São 40 os anos que já conta com o estatuto proclamado a 3 de julho. Terra de presidentes da República e de Câmara. De ministros e eurodeputados. De teatro, de padres, artistas vários e campeões desportivos.
A sondagem de que vos falo não é oficial nem tão pouco publicável, é a da convicção: ser de Joane, não é sinónimo de ser joanense e muito menos é sinónimo de ser famalicense.
A distância fronteiriça que nos separa da sede do concelho não ajuda por si só a explicar este fenómeno. O alheamento de como nos olha o poder municipal desde há décadas é a razão mais plausível para este estranho sentimento de que um joanense em sitio forasteiro nunca se apresenta como “de Famalicão”, mais depressa se diz “de Joane”.

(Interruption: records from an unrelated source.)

This design comes from an exercise in tuning for small area, a short achievable clock period and few clock cycles per item on the open sky130 flow, not from production work. RTL that was checked went through simulation tests only; none was proved equivalent to the original. The RTL of run 4 was laid out without a check of its function. No activity file was given, so power comes from the tool's default toggle rates.

===== design/flow/config.mk =====
export PLATFORM = sky130hd
export DESIGN_NAME = processor
export DESIGN_NICKNAME = processor
export VERILOG_FILES = /design/flow/design.v
export SDC_FILE = /design/flow/constraint.sdc
export NUM_CORES = 4
export LEC_CHECK = 0
export CAP_MARGIN = 20
export CORE_MARGIN = 2
export CORE_UTILIZATION = 40
export SETUP_SLACK_MARGIN = 5
export SLEW_MARGIN = 20
export SYNTH_HIERARCHICAL = 1

===== design/flow/design.v =====
module rdport8(
    input [127:0] rf,
    input [7:0] sel,
    output reg [15:0] q
    );
integer i;
always @(*) begin
    q = 16'd0;
    for (i = 0; i < 8; i = i + 1)
        q = q | (rf[16*i +: 16] & {16{sel[i]}});
end
endmodule
module rdport9(
    input [127:0] rf,
    input [7:0] sel,
    input [15:0] ext,
    input ext_sel,
    output reg [15:0] q
    );
integer i;
always @(*) begin
    q = ext & {16{ext_sel}};
    for (i = 0; i < 8; i = i + 1)
        q = q | (rf[16*i +: 16] & {16{sel[i]}});
end
endmodule
module addsub(
    input [15:0] a, b,
    input sub,
    output [15:0] s
    );
assign s = a + (b ^ {16{sub}}) + {15'd0, sub};
endmodule
module processor(
    input [15:0] DIN,
    input Resetn, Clock, Run,
    output reg Done,
    output [15:0] BusWires
    );
reg [127:0] rf;         
reg         pend;       
reg [2:0]   mvi_rx;     
wire [2:0] rx = DIN[12:10];
wire [2:0] ry = DIN[9:7];
wire is_mvi = ~DIN[14] & DIN[13];    
wire use_x  = ~pend & DIN[14];       
wire sub    = ~pend & DIN[13];       
reg [7:0] xsel, ysel;
integer i;
always @(*)
    for (i = 0; i < 8; i = i + 1) begin
        xsel[i] = use_x && rx == i;
        ysel[i] = !pend && ry == i;
    end
wire [15:0] X, Y;
rdport8 portx(.rf(rf), .sel(xsel), .q(X));
rdport9 porty(.rf(rf), .sel(ysel), .ext(DIN), .ext_sel(pend), .q(Y));
addsub alu(.a(X), .b(Y), .sub(sub), .s(BusWires));
always @(*)
    Done = Resetn & (pend | (Run & ~is_mvi));
wire [2:0] wa = pend ? mvi_rx : rx;
always @(posedge Clock) begin
    if (!pend) mvi_rx <= rx;
    pend <= Resetn & ~pend & Run & is_mvi;
    for (i = 0; i < 8; i = i + 1)
        if (Done && wa == i) rf[16*i +: 16] <= BusWires;
end
endmodule

===== design/flow/constraint.sdc =====
create_clock -name core_clock -period 10.0 [get_ports {Clock}]
set_input_delay 2.0000 -clock core_clock [delete_from_list [all_inputs] [get_ports {Clock}]]
set_output_delay 2.0000 -clock core_clock [all_outputs]
set_load 0.01 [all_outputs]

===== design/flow/flow/run.sh =====
#!/bin/bash
# Standard ORFS layout with these changes:
#  - port buffers are plain buffers (sky130_fd_sc_hd__buf_2), not delay buffers;
#  - clock tree from clkbuf_8 only, without dummy balancing loads;
#  - setup repair limited to the moves: unbuffer,sizeup,swap
set -euo pipefail
bash standard.sh \
  BUFFER_PORTS_ARGS="-buffer_cell sky130_fd_sc_hd__buf_2" \
  CTS_ARGS="-sink_clustering_enable -repair_clock_nets -dont_use_dummy_load -buf_list sky130_fd_sc_hd__clkbuf_8" \
  SETUP_MOVE_SEQUENCE="unbuffer,sizeup,swap" \
  finish > orfs_make.log 2>&1

===== design/flow/standard.sh =====
#!/bin/bash
# synth_recipe.tcl (not shown) runs the flow's synth.tcl, then flattens the netlist and writes it again
# the make line also repeats each setting of config.mk as NAME=value (left out here)
make -C /OpenROAD-flow-scripts/flow DESIGN_CONFIG=/design/flow/config.mk WORK_HOME=/design/flow/orfs CLKGATE_MAP_FILE= SYNTH_SCRIPT=/design/flow/synth_recipe.tcl "${@:-finish}"

==> results of run 1 <==
Yosys cell counts, types with 4 or more instances:
master	instances	area share
xor2_1	24	0.032
a21oi_1	17	0.013
nand2_1	15	0.0085
nand3_1	19	0.014
nor2_1	21	0.012
ha_1	15	0.028
edfxtp_1	128	0.58
a22o_1	10	0.013
a222oi_1	16	0.024
xnor2_1	7	0.0092
inv_1	4	0.0023
a22oi_1	80	0.090
buf_6	18	0.030
nand4_1	17	0.016
a22o_2	6	0.0090
dfxtp_1	4	0.012
o21ai_0	11	0.0083
nand2b_1	6	0.0056
buf_2	10	0.0075
nor4_1	5	0.0047
a221oi_1	7	0.0092
a221oi_2	9	0.020
nor3_1	8	0.0060
metrics by stage:
step                      setup slack (ps)  instances
after global placement                2450        737
after floorplan                       3660        493
after global routing                  2810        754
after CTS                             2930        754
after detailed placement              2450        737
final                                 2900        754
per-module statistics from Yosys, one instance, submodules excluded:
module / area [um^2] / flip-flops and latches / cells / times used
rdport8: 758 / 0 / 96 / 1
processor: 4240 / 132 / 189 / 1
addsub: 860 / 0 / 115 / 1
rdport9: 801 / 0 / 93 / 1
cell type report:
| type | instances | area, um^2 | share of cell area |
|---|---|---|---|
| timing repair buffer | 59 | 450 | 0.0564 |
| multi-input combinational | 322 | 3090 | 0.386 |
| inverter | 4 | 15.0 | 0.00188 |
| tap | 220 | 275 | 0.0345 |
| sequential | 132 | 3930 | 0.491 |
| clock buffer | 17 | 234 | 0.0293 |
what timing repair did:
item | CTS | global route
pin swaps | 18 | 26
resized for setup | 38 | 44
setup endpoints to repair | 72 | 16
buffers inserted | 0 | 0
endpoints found under the hold margin | 0 | 0
hold buffers | 0 | 0
cell families after synthesis:
group / synth area share
AOI/OAI and AO/OA: 0.208
adders and majority gates: 0.0312
xor gates and xnor gates: 0.0408
muxes: 0.00432
buffers and inverters: 0.0483
DFF: 0.589
and+or+nand+nor: 0.0774
critical path, cell delays in order:
cell      delay (ps)
buf_12           120
nand2b_4         160
nor2_4           540
a22o_4           200
a221oi_2          40
nand3_2          130
mux2i_4          320
inv_2             70
fa_2             400
a21oi_4          190
o21bai_4         100
a21oi_4          260
o31ai_4          130
xnor2_4          300
buf_6            150
power by group:
group	internal (W)	switching, W
clock network	0.000149	0.000171
registers	0.000693	0.00000771
logic	0.000165	0.000257
sequential cells by signal, summed over array words and instances (netlist names):
| name | count |
|---|---|
| rf | 128 |
| pend | 1 |
| mvi_rx | 3 |
per-layer routing:
layer / routed length (um) / GRT usage / share of wire / vias to the layer above
met2: 9280 / 0.354 / 0.46 / 357
met4: 697 / 0.119 / 0.035 / 0
met5: 0 / 0 / 0 / -
met1: 8080 / 0.291 / 0.40 / 2489
li1: - / - / - / 2113
met3: 2040 / 0.0667 / 0.10 / 73
worst max path at each step:
| stage | from | end |
|---|---|---|
| finish | DIN[7] | BusWires[12] |
| CTS | DIN[7] | BusWires[13] |
| detailed placement | DIN[8] | BusWires[15] |
| floorplan | DIN[7] | BusWires[9] |
| global placement | DIN[8] | BusWires[15] |
| global route | DIN[7] | BusWires[10] |
==> metrics.md, run 1 <==
| Metric | Value |
|---|---|
| Status | timing/DRC/antenna clean |
| Critical path capture point type | output pin |
| Tightest Pin Transition | ~780 ps |
| Period utilization | 0.710 |
| Final Max Tran Viols | 0 |
| Synthesized flop and latch total | ~130 |
| Worst reg2reg path depth | 13 |
| Fin nets | ~570 |
| Hold path endpoint | mvi_rx[0]$_DFF_P_ |
| Vias | between 5,000 and 6,000 |
| Post-layout minimum cycle time | around 7100 ps |
| Final instance area | between 0.007 and 0.008 mm^2 |
| DR pass1 iterations | 6 |
| Die area | around 0.018 mm^2 |
| Mapped Nets | between 500 and 600 |
| Boundary pin count | 36 |
| Starting Density | 0.406 |
| TNS Setup | 0 ps |
| Synth Instances | approximately 500 |
| Syn avg cell area | around 14 um^2 |
| Power Density | roughly 180 mW/mm^2 |
| CTS Buf Count | 17 |
| Cell variety after synth | 49 |
| Most frequent cells in the layout | 128 x edfxtp_1, 79 x a22oi_1, 23 x buf_2, 20 x buf_4 |
| Crit path kind | input pin to output pin |
| Max Buffers Root-to-Sink | 2 |
| First-pass GRT wire length | between 20,000 and 30,000 um |
| YS warnings | 9 |
| Critical R2R Capture | rf[41]$_DFFE_PP_ |
| Post-synth ARST share | 0 |
| Drt wl/cell | approximately 27 um |
| Final WL | 20,100 um |
| Sequential fraction of the synthesis area | 0.589 |
| CTS Sinks | roughly 130 |
| Final setup vio count | 0 |
| # DRC | 0 |
| Crit path launch type | input pin |
| Detailed Place HPWL | ~12,000 um |
| Clock latency at the later pin of the worst-skew pair | approximately 460 ps |
| Hold depth | 2 |
| N_diodes | 0 |
| Arr. time, crit path | between 5000 and 6000 ps |
| HP Start | mvi_rx[0]$_DFF_P_ |
| Cell Area, Placed | between 0.007 and 0.008 mm^2 |
| Hold Path Class | register to register |
| GRT overflow | 0 |
| Clock Tree Root | clkbuf_8 |
| Critical Path Fanout Max | 16 |
| RSZ-0062 raised after global routing | yes |
| Final Hold Vio Count | 0 |
| Die Y | ~130 um |
| Synthesized cell area | approximately 0.0067 mm^2 |
| Area growth from synthesis to layout | 20.0% |
| Fillers | ~1,400 |
| Post-synth EDFFs | approximately 130 |
| Vias in the first global route | 4,952 |
| Launching point of the worst reg2reg path | pend$_DFF_P_ |
| PortBufs | 35 |
| Most common cell after layout, fill and taps aside | edfxtp_1 |
| Layout cell share with drive strength beyond 1 | 0.337 |
| GP Congestion | 0.903 |
| FF-to-FF setup slack | about 6000 ps |
| Initial antenna violation count | 0 |
| Total power | about 0.0014 W |
| CTS tree | built |
| GRT Total Usage | 0.228 |
| Leakage | 2.57 nW |
| Vias/cell | between 6 and 7 |
| DR iter-0 viols | 572 |
| Required @ worst endpoint | ~8000 ps |
| Die width | 133 um |
| Max IR drop VDD | a little over 0.1 mV |
| Clock Pin Slew Worst Setup and Hold Paths | 50 ps |
| Dominant synthesized flop cell | edfxtp_1 |
| Detail Route Antenna Nets | 0 |
| Row Count | 47 |
| Max Cap Viol | 0 |
| Core ar. | approximately 0.016 mm^2 |
| Largest net degree at the start of global routing | 39 |
| Fin Hold WS | approximately 500 ps |
| Maximum clock rate | 0.141 GHz |
| Max-Slew Margin vs Limit | 0.480 |
| Worst Skew | about 34 ps |
| Fin util | 0.487 |
| H-tree lvl count | 4 |
Testbench counts, summed over its fixed seeds: cycles 9,996, items 8,000.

Quem sentiu este, fim de semana, as festas da vila percebeu que há pulsar nas novas gerações.
Terra incubadora de massa crítica e de iniciativa. Por cada edificio público ou valência que tenha, o deve à luta, por vezes longa e dolorosa, das suas associações e dos seus governantes. Nada chegou a Joane ‘dado’ de mão beijada pelos citadinos sempre desconfiados. E terras há que caindo em boas graças o levam permanentemente.
Joane foi, no passado e em simultâneo, terra sede de dois jornais. O potencial assim o permitiu durante década e meia. Os soberbos donos dos orçamentos grandes trataram de os aniquilar. E Joane ficou a perder porque deixou de incomodar.
E é preciso incomodar. Quem sentiu este, fim de semana, as festas da vila percebeu que há pulsar nas novas gerações e que há sede de voltar a congregar para voltar a incomodar e exigir coisa grande para esta terra que outrora, riam-se os srs. munícipes, chegou a debater a criação de concelho autónomo. Melhor estaríamos!